GPU Performance Portability needs Autotuning
Burkhard Ringlein, Thomas Parnell, Radu Stoica

TL;DR
This paper advocates combining JIT compilation with autotuning to achieve portable, high-performance LLM inference across different GPU hardware, reducing manual optimization and vendor lock-in.
Contribution
It introduces a method that uses autotuning with JIT compilation to enable portable and efficient LLM kernel execution across diverse GPU platforms.
Findings
Explores up to 15x more kernel configurations.
Outperforms vendor-optimized implementations by up to 230%.
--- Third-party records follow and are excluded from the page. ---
--- config.mk ---
export PLATFORM = sky130hd
export DESIGN_NAME = tccs_front_flat
export DESIGN_NICKNAME = d
export VERILOG_FILES = /design/src/tccs_pkg.sv /design/src/tccs_ifs.sv /design/src/tccs_front.sv /design/src/flat_wrapper.sv
export SDC_FILE = /design/constraint.sdc
export NUM_CORES = 1
export LEC_CHECK = 0
export CORE_AREA = 2 2 39 41
export DETAILED_ROUTE_END_ITERATION = 16
export DIE_AREA = 0 0 41 43
export DONT_BUFFER_PORTS = 1
export SLEW_MARGIN = 20
export SYNTH_ARGS = -nofsm -noshare
export SYNTH_HDL_FRONTEND = slang
export SYNTH_SLANG_ARGS = --single-unit
export TNS_END_PERCENT = 50
--- constraint.sdc ---
create_clock -name vclk -period 0.86
set_clock_uncertainty 0.2 [all_clocks]
set_input_delay 0.086 -clock vclk [all_inputs]
set_output_delay 0.086 -clock vclk [all_outputs]
set_load 0.01 [all_outputs]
Reduces kernel code size by 70x.
Abstract
As LLMs grow in complexity, achieving state-of-the-art performance requires tight co-design across algorithms, software, and hardware. Today's reliance on a single dominant platform limits portability, creates vendor lock-in, and raises barriers for new AI hardware. In this work, we make the case for combining just-in-time (JIT) compilation with comprehensive kernel parameter autotuning to enable portable LLM inference with state-of-the-art performance without code changes. Focusing on performance-critical LLM kernels, we demonstrate that this approach explores up to 15x more kernel parameter configurations, produces significantly more diverse code across multiple dimensions, and even outperforms vendor-optimized implementations by up to 230%, all while reducing kernel code size by 70x and eliminating manual code optimizations. Our results highlight autotuning as a promising path to…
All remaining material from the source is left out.